Кто мы, где мы, зачем мы? Откуда пришли, где находимся, куда идём?.. Шумит бурзянская тайга, машет сосновыми лапами, ломает ветки в жестах сурдоперевода, силясь что-то нам объяснить, но понять её языка мы уже не умеем.
Автор «Старой борти», поэмы «Старое солнце» и ряда проблемных публикаций Георгий Кацерик видит причины многих наших сегодняшних бед в утрате самобытных славянских корней, разрыве Руси с язычеством...
А может, закрыть глаза, отмахнуться, посчитать что-то в авторских высказываниях временным, случайным, обмолвкой по горячности, чтобы и от «Старой борти», и от настоящих заметок осталось целостное впечатление? Но будет ли это правдой? Пред автором, читателем, самим собой... пред Словом?

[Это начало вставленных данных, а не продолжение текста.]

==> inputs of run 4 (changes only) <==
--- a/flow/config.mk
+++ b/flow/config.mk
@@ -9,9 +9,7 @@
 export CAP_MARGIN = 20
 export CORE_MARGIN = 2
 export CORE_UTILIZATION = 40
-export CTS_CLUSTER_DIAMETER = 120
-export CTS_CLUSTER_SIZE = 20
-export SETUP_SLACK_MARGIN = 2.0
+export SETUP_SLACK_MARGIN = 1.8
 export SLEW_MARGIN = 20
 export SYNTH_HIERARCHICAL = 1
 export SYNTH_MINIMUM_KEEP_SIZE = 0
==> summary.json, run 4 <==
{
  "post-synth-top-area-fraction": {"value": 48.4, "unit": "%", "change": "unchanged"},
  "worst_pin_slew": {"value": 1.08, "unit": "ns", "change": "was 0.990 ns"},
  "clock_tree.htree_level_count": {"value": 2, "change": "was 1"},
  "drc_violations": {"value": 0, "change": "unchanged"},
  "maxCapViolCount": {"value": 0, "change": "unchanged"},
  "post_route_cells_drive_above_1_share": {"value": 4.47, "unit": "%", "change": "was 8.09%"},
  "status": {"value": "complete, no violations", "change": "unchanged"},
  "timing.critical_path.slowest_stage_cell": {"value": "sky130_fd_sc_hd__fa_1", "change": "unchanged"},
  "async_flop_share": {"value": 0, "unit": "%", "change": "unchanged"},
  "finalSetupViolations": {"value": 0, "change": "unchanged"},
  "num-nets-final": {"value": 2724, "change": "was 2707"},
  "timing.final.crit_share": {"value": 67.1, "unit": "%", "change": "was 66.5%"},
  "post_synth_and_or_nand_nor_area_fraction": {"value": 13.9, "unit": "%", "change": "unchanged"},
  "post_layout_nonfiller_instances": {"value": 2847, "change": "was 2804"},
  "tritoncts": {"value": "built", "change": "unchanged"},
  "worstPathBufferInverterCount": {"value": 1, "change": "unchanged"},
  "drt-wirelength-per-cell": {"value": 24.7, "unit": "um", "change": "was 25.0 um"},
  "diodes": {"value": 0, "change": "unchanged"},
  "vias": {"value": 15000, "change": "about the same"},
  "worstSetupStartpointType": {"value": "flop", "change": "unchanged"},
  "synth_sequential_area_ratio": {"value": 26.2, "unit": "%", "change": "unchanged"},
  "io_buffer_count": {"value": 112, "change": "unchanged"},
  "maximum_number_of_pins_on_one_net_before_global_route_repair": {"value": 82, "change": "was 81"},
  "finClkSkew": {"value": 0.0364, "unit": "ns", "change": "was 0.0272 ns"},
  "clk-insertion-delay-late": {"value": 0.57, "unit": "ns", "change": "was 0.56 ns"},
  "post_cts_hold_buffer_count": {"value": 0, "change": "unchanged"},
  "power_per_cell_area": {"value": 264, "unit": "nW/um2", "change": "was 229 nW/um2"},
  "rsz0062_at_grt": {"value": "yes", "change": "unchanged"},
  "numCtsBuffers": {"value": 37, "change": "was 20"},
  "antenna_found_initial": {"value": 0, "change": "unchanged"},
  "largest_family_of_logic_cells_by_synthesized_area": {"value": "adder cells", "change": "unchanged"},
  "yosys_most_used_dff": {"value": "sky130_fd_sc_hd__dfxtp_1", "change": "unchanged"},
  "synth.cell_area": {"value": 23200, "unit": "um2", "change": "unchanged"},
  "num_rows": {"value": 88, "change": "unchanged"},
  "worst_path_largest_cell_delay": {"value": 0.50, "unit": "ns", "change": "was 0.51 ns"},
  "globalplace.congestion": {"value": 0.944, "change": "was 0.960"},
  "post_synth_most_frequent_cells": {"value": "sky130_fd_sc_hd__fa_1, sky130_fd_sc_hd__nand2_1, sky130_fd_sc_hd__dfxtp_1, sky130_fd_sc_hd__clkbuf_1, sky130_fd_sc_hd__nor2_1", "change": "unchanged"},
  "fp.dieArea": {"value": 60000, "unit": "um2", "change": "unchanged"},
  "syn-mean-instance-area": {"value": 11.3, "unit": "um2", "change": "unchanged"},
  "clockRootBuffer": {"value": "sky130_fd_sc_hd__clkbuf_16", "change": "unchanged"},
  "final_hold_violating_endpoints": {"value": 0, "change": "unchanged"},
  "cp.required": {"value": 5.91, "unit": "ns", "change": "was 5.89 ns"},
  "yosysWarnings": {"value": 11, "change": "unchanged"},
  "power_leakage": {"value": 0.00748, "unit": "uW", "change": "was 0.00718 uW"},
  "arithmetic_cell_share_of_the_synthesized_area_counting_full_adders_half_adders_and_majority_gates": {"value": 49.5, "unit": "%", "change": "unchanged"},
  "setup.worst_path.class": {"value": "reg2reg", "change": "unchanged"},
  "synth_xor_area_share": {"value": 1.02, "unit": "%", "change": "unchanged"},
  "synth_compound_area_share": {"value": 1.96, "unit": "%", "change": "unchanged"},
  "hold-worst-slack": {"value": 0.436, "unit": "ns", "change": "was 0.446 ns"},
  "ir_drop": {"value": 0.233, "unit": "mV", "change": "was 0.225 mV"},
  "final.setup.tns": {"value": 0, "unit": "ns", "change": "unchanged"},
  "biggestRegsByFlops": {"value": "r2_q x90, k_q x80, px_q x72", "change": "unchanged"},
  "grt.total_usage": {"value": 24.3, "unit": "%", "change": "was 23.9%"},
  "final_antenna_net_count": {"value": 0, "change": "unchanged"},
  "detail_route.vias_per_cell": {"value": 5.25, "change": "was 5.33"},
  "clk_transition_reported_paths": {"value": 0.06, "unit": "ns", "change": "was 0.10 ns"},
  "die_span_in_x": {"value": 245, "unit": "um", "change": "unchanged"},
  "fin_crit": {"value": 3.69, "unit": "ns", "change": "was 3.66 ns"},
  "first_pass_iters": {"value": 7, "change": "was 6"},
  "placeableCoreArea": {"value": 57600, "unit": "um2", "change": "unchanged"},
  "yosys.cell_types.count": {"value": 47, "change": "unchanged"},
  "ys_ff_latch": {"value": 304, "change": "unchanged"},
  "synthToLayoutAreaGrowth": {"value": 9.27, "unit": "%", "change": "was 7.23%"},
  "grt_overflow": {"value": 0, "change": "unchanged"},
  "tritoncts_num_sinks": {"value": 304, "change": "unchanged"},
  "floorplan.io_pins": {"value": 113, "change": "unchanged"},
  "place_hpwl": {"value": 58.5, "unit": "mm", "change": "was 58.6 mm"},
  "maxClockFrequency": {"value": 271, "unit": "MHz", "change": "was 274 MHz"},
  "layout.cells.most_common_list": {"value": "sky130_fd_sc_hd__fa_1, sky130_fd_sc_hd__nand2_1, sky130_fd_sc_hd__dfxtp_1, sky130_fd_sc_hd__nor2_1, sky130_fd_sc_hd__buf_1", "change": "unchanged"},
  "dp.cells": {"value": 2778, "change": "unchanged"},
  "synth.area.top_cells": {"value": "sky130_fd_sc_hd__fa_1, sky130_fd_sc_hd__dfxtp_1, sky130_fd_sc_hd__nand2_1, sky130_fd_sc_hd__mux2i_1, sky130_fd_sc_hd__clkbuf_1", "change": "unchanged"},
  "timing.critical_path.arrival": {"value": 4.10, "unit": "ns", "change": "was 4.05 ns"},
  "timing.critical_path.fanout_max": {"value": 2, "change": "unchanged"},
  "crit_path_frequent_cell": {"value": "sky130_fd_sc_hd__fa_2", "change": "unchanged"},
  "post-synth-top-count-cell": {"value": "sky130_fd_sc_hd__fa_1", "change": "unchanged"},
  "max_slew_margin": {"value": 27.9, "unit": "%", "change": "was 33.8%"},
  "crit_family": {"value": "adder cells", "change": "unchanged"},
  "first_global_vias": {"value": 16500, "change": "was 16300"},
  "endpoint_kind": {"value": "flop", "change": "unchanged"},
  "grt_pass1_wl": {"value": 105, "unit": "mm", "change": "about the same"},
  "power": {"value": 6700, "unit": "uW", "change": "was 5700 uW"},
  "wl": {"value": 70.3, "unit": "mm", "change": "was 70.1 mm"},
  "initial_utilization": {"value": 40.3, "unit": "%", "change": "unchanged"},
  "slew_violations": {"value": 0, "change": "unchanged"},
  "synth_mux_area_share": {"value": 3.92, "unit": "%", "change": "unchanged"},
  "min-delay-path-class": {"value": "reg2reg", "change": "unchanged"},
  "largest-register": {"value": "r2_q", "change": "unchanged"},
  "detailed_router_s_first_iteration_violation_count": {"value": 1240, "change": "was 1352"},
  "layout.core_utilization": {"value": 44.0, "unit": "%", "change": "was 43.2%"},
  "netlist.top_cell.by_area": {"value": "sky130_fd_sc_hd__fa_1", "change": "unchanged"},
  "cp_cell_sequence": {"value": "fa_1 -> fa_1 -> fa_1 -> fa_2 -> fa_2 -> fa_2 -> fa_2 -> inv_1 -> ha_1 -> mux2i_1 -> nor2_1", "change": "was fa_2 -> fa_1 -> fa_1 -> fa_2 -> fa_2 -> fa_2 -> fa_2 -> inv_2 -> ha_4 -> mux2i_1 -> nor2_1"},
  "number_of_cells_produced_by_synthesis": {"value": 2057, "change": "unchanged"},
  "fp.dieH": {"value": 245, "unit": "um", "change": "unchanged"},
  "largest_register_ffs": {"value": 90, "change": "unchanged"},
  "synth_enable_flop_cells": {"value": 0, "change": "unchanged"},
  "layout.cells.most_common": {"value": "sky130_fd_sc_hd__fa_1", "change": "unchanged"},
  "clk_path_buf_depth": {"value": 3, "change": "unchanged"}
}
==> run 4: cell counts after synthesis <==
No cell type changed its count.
This is an optimization exercise on Yosys and OpenROAD, whose aim is small area and few clock cycles per item, not a production implementation.
In this exercise RTL edits were held to simulation tests only and were not proved equivalent to the original.

**flow/reopt.abc**
```
strash
dch
map -a
mfs2
strash
dch
map -a
mfs2
strash
dch
map -a
topo
```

Нет, не спорить надобно об исторических далях, окутанных дымкой туманов и дымом пожарищ, не богословствовать и не бить себя в грудь, дескать, моя вера и есть вера народная и ни в каком неоязычестве Россия не нуждается, ей бы, болезной, старое, тысячелетнее, последнее не растерять. Нет, не в обострении разногласий во имя своего понимания истины, правды состоит и моё стремление, а, наоборот, в поиске общего, того, что нас всех объединяет, как этот воздух, которым мы дышим, эта вода, которую пьём, это солнце, согревающее всех — правых и виноватых. И таким собирательным началом является Любовь. Что, как не она, сострадающая и прощающая, заставляет нас вновь и вновь искать не просто правды, справедливости, а прежде всего милосердия. Она исправляет заблуждения разума, она не даёт ожесточиться. Вот и пытаешься угадать, что же движет человеком, о чём главная думка писателя...

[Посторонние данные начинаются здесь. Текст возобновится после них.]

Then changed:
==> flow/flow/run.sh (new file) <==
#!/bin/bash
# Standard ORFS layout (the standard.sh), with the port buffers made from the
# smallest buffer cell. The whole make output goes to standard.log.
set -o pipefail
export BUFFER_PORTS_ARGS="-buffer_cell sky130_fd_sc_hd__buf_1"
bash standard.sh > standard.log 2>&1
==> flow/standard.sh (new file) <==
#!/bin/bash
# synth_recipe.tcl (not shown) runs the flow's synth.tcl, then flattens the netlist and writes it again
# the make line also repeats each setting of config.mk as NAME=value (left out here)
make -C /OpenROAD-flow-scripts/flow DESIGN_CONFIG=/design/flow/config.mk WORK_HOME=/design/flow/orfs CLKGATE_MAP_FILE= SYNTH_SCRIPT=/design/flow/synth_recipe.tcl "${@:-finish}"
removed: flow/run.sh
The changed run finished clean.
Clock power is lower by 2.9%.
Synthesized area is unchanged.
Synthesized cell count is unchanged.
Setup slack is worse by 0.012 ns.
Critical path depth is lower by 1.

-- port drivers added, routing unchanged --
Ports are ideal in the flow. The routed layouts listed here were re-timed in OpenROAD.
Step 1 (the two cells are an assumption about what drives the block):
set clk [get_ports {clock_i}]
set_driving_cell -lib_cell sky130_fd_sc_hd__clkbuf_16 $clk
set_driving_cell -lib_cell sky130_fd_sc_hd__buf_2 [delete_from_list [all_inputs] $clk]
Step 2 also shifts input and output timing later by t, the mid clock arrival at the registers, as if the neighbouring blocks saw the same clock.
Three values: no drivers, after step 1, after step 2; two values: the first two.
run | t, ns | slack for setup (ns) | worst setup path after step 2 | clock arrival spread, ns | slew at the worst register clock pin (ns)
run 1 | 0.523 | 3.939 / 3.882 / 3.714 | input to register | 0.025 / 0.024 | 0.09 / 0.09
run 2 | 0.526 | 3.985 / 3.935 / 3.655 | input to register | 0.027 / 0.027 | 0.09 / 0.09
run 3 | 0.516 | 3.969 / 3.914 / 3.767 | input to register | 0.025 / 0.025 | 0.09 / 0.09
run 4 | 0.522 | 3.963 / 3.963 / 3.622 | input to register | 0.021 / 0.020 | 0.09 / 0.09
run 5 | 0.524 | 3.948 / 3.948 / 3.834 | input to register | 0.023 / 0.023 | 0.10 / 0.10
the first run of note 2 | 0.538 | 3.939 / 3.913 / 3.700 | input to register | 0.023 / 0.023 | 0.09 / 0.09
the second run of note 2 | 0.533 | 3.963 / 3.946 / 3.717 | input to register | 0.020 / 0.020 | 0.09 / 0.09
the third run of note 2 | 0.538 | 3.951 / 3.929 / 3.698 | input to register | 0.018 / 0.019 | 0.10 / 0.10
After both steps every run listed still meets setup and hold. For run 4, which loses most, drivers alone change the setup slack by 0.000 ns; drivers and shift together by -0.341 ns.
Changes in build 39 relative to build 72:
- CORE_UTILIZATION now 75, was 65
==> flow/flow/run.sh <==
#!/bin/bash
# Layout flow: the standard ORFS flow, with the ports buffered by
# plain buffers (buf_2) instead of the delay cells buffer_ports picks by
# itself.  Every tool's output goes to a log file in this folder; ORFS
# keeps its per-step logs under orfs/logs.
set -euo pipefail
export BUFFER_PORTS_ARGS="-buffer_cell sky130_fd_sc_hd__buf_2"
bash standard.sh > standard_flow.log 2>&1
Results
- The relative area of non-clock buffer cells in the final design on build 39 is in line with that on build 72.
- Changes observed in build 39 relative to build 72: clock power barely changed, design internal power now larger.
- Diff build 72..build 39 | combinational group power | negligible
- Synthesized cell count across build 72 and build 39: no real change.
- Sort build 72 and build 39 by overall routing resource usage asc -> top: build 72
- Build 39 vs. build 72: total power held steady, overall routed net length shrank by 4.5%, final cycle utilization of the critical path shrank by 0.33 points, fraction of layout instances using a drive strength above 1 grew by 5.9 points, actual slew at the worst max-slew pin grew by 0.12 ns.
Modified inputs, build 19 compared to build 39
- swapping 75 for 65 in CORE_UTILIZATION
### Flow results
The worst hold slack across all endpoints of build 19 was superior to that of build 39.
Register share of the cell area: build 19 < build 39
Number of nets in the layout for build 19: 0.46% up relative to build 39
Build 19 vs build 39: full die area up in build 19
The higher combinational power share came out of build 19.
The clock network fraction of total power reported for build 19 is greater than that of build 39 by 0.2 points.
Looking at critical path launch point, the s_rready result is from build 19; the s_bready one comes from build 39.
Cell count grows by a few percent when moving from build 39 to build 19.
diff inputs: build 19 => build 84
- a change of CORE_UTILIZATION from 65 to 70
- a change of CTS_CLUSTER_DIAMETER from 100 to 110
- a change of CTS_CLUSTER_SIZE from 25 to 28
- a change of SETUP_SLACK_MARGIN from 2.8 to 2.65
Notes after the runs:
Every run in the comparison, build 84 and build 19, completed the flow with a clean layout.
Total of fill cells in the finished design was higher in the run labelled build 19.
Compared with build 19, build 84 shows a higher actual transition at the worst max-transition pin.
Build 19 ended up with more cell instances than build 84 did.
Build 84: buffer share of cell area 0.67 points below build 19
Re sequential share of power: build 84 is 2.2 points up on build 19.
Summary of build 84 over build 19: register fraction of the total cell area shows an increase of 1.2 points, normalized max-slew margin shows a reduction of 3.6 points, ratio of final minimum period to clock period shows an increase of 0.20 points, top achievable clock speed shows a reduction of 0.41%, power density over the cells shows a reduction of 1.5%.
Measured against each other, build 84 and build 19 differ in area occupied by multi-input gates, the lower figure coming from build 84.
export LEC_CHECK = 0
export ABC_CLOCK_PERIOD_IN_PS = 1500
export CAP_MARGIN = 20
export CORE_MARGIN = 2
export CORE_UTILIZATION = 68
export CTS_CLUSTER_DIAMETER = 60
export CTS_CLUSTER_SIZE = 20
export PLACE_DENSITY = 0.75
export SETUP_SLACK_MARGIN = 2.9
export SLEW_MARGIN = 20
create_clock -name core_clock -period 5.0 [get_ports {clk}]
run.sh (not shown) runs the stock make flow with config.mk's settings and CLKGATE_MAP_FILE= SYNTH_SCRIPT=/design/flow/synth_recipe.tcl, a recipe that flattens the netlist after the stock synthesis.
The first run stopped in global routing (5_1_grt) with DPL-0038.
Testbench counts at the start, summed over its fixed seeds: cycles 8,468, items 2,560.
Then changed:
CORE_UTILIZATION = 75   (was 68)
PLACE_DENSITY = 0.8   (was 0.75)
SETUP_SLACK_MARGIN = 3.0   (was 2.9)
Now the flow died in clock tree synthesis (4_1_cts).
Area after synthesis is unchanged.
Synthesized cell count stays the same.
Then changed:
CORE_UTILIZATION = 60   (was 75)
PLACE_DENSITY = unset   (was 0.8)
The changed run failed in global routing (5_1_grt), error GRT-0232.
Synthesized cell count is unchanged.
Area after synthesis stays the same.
This is an optimization exercise on Yosys and OpenROAD, whose aim is small area, a short achievable clock period and few clock cycles per item, not a production implementation.
Function was checked by simulation only, so behaviour that the tests miss may differ from the original.
Power figures rest on the tool's default switching activity, not on a simulated workload.

## flow/flow/run.sh

```bash
#!/bin/bash
set -euo pipefail
bash standard.sh SETUP_SLACK_MARGIN=7.5 \
	"BUFFER_PORTS_ARGS=-buffer_cell sky130_fd_sc_hd__buf_2" \
	finish > standard.log 2>&1
```

## flow/constraint.sdc

```tcl
create_clock -name core_clock -period 11.0 [get_ports {clk}]
set_input_delay 2.2000 -clock core_clock [delete_from_list [all_inputs] [get_ports {clk}]]
set_output_delay 2.2000 -clock core_clock [all_outputs]
set_load 0.01 [all_outputs]
```

## flow/config.mk

```make
export PLATFORM = sky130hd
export DESIGN_NAME = servo_pulse_sequencer_slew
export DESIGN_NICKNAME = servo_pulse_sequencer_slew
export VERILOG_FILES = /design/flow/design.v
export SDC_FILE = /design/flow/constraint.sdc
export NUM_CORES = 4
export LEC_CHECK = 0
export CAP_MARGIN = 20
export CORE_MARGIN = 2
export CORE_UTILIZATION = 60
export CTS_BUF_LIST = sky130_fd_sc_hd__clkbuf_8 sky130_fd_sc_hd__clkbuf_16
export CTS_CLUSTER_DIAMETER = 70
export CTS_CLUSTER_SIZE = 24
export PLACE_DENSITY = 0.7
export SLEW_MARGIN = 20
export TNS_END_PERCENT = 5
```
What follows belongs to an exercise in optimizing a design on an open flow for small area, a short achievable clock period and few clock cycles per item; a production flow would make more cautious choices. At most, simulation tests tie the RTL to the original design; equivalence was not proved. Only the layout flow was run in runs 1 and 2; the RTL was not checked for function there.

File: design/flow/design.v
package astar_pkg;
	typedef union packed
	{
		logic [2*8-1:0] raw;
		struct packed
		{
			logic [8-1:0] x;    
			logic [8-1:0] y;    
		} coord;
	} node_word_u;
endpackage
`timescale 1ns/1ps
module octile_hilo (
	input  logic [8-1:0] ax,
	input  logic [8-1:0] ay,
	input  logic [8-1:0] bx,
	input  logic [8-1:0] by,
	output logic [8-1:0] d_hi,
	output logic [8-1:0] d_lo
);
	logic [8:0]   sx, sy;
	logic [8-1:0] dx, dy;
	logic                sw;
	assign sx   = {1'b0, ax} - {1'b0, bx};
	assign sy   = {1'b0, ay} - {1'b0, by};
	assign dx   = sx[8] ? -sx[8-1:0] : sx[8-1:0];
	assign dy   = sy[8] ? -sy[8-1:0] : sy[8-1:0];
	assign sw   = dx > dy;
	assign d_hi = sw ? dx : dy;
	assign d_lo = sw ? dy : dx;
endmodule
module octile_sum (
	input  logic [8-1:0] g_hi,
	input  logic [8-1:0] g_lo,
	input  logic [8-1:0] s_hi,
	input  logic [8-1:0] s_lo,
	output logic [10-1:0]  cost
);
	logic [8+6:0] g_diag, s_diag;
	assign g_diag = {g_lo, 6'b0} + {1'b0, g_lo, 5'b0} + {3'b0, g_lo, 3'b0} + {5'b0, g_lo, 1'b0};
	assign s_diag = {s_lo, 6'b0} + {1'b0, s_lo, 5'b0} + {3'b0, s_lo, 3'b0} + {5'b0, s_lo, 1'b0};
	assign cost   = {2'b0, g_hi} + {2'b0, s_hi}
	              + {3'b0, g_diag[8+6:8]} + {3'b0, s_diag[8+6:8]};
endmodule
`timescale 1ns/1ps
module astar_open_sort_top (
	input  logic                Clk,
	input  logic                Reset,
	input  logic                node_valid,
	output logic                node_ready,
	input  logic [8-1:0] node_x,
	input  logic [8-1:0] node_y,
	input  logic [8-1:0] start_x,
	input  logic [8-1:0] start_y,
	input  logic [8-1:0] goal_x,
	input  logic [8-1:0] goal_y,
	input  logic                sort_start,
	output logic                out_valid,
	input  logic                out_ready,
	output logic [8-1:0] out_x,
	output logic [8-1:0] out_y,
	output logic [10-1:0]  out_cost,
	output logic                out_last,
	output logic                busy
);
	localparam int N  = 16;
	localparam int EW = 2*8 + 10;    
	logic                a_v;
	logic [8-1:0] a_x, a_y;
	logic [8-1:0] a_ghi, a_glo, a_shi, a_slo;
	logic                b_v;
	logic [8-1:0] b_x, b_y;
	logic [10-1:0]  b_c;
	logic [8-1:0] e_x [N];
	logic [8-1:0] e_y [N];
	logic [10-1:0]  e_c [N];
	logic [N-1:0]        v;           
	logic                busy_r;      
	logic                ne_r;        
	logic                blk_r;       
	logic                accept;
	logic                pop;
	logic                done;
	logic                start_go;
	logic [N-1:0]        v_n;
	logic                busy_n;
	logic [N-1:0]        gt;          
	assign start_go   = sort_start & ne_r;
	assign busy       = busy_r | start_go;
	assign node_ready = ~(blk_r | start_go);
	assign accept     = node_valid & node_ready;
	assign out_valid  = busy_r;
	assign out_x      = e_x[0];
	assign out_y      = e_y[0];
	assign out_cost   = e_c[0];
	assign out_last   = busy_r & ~v[1];
	assign pop        = busy_r & out_ready;
	assign done       = pop & ~v[1];
	always_comb
	begin
		if (pop)
			v_n = {1'b0, v[N-1:1]};
		else if (b_v)
			v_n = {v[N-2:0], 1'b1};
		else
			v_n = v;
		busy_n = busy_r ? ~done : start_go;
	end
	always_ff @(posedge Clk or posedge Reset)
	begin
		if (Reset)
		begin
			a_v    <= 1'b0;
			b_v    <= 1'b0;
			v      <= '0;
			busy_r <= 1'b0;
			ne_r   <= 1'b0;
			blk_r  <= 1'b0;
		end
		else
		begin
			a_v    <= accept;
			b_v    <= a_v;
			v      <= v_n;
			busy_r <= busy_n;
			ne_r   <= v_n[0] | accept | a_v;
			blk_r  <= busy_n | v_n[N-1] | (v_n[N-2] & (accept | a_v)) | (v_n[N-3] & accept & a_v);
		end
	end
	logic [8-1:0] ghi, glo, shi, slo;
	logic [10-1:0]  cost;
	octile_hilo i_goal  (.ax(node_x), .ay(node_y), .bx(goal_x),  .by(goal_y),  .d_hi(ghi), .d_lo(glo));
	octile_hilo i_start (.ax(node_x), .ay(node_y), .bx(start_x), .by(start_y), .d_hi(shi), .d_lo(slo));
	octile_sum  i_sum   (.g_hi(a_ghi), .g_lo(a_glo), .s_hi(a_shi), .s_lo(a_slo), .cost(cost));
	always_ff @(posedge Clk)
	begin
		a_x   <= node_x;
		a_y   <= node_y;
		a_ghi <= ghi;
		a_glo <= glo;
		a_shi <= shi;
		a_slo <= slo;
		b_x   <= a_x;
		b_y   <= a_y;
		b_c   <= cost;
	end
	function automatic logic cost_gt(input logic [10-1:0] a, input logic [10-1:0] b);
		logic g;
		g = 1'b0;
		for (int k = 0; k < 10; k++)
			g = (a[k] & ~b[k]) | ((a[k] | ~b[k]) & g);
		cost_gt = g;
	endfunction
	always_comb
		for (int i = 0; i < N; i++)
			gt[i] = ~v[i] | cost_gt(e_c[i], b_c);
	logic [EW-1:0] e_q [N];
	logic [EW-1:0] e_d [N];
	logic [EW-1:0] b_e;
	logic [N-1:0]  s_pop, s_sh, s_new, s_hold;
	assign b_e = {b_x, b_y, b_c};
	always_comb
		for (int i = 0; i < N; i++)
		begin
			e_q[i]    = {e_x[i], e_y[i], e_c[i]};
			s_pop[i]  = pop;
			s_sh[i]   = ~pop & b_v & gt[i] & ((i > 0) ? gt[(i > 0) ? i-1 : 0] : 1'b0);
			s_new[i]  = ~pop & b_v & gt[i] & ((i > 0) ? ~gt[(i > 0) ? i-1 : 0] : 1'b1);
			s_hold[i] = ~pop & ~(b_v & gt[i]);
		end
	always_comb
		for (int i = 0; i < N; i++)
			e_d[i] = ({EW{s_pop[i]}}  & ((i < N-1) ? e_q[(i < N-1) ? i+1 : i] : e_q[i]))
			       | ({EW{s_sh[i]}}   & ((i > 0)   ? e_q[(i > 0) ? i-1 : 0]     : b_e))
			       | ({EW{s_new[i]}}  & b_e)
			       | ({EW{s_hold[i]}} & e_q[i]);
	always_ff @(posedge Clk)
		for (int i = 0; i < N; i++)
			{e_x[i], e_y[i], e_c[i]} <= e_d[i];
endmodule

Кацериковское язычество не строго религиозного свойства – не будет он поклоняться ни Сварогу, ни Дажьбогу, ни Перуну, ни Стрибогу. Потому и выбрал нечто мифологическое, поэтическое, почти безотчётное, мечтательное. Другая у него забота, настоящая – память и ответственность! О людях и пред людьми прежде всего, даже столь далёкими, кого мы называем предками. И пред живущими ныне. Чужих для него нет. Пред ними склоняются его колени. В этом его крест. Это и есть его земная религия.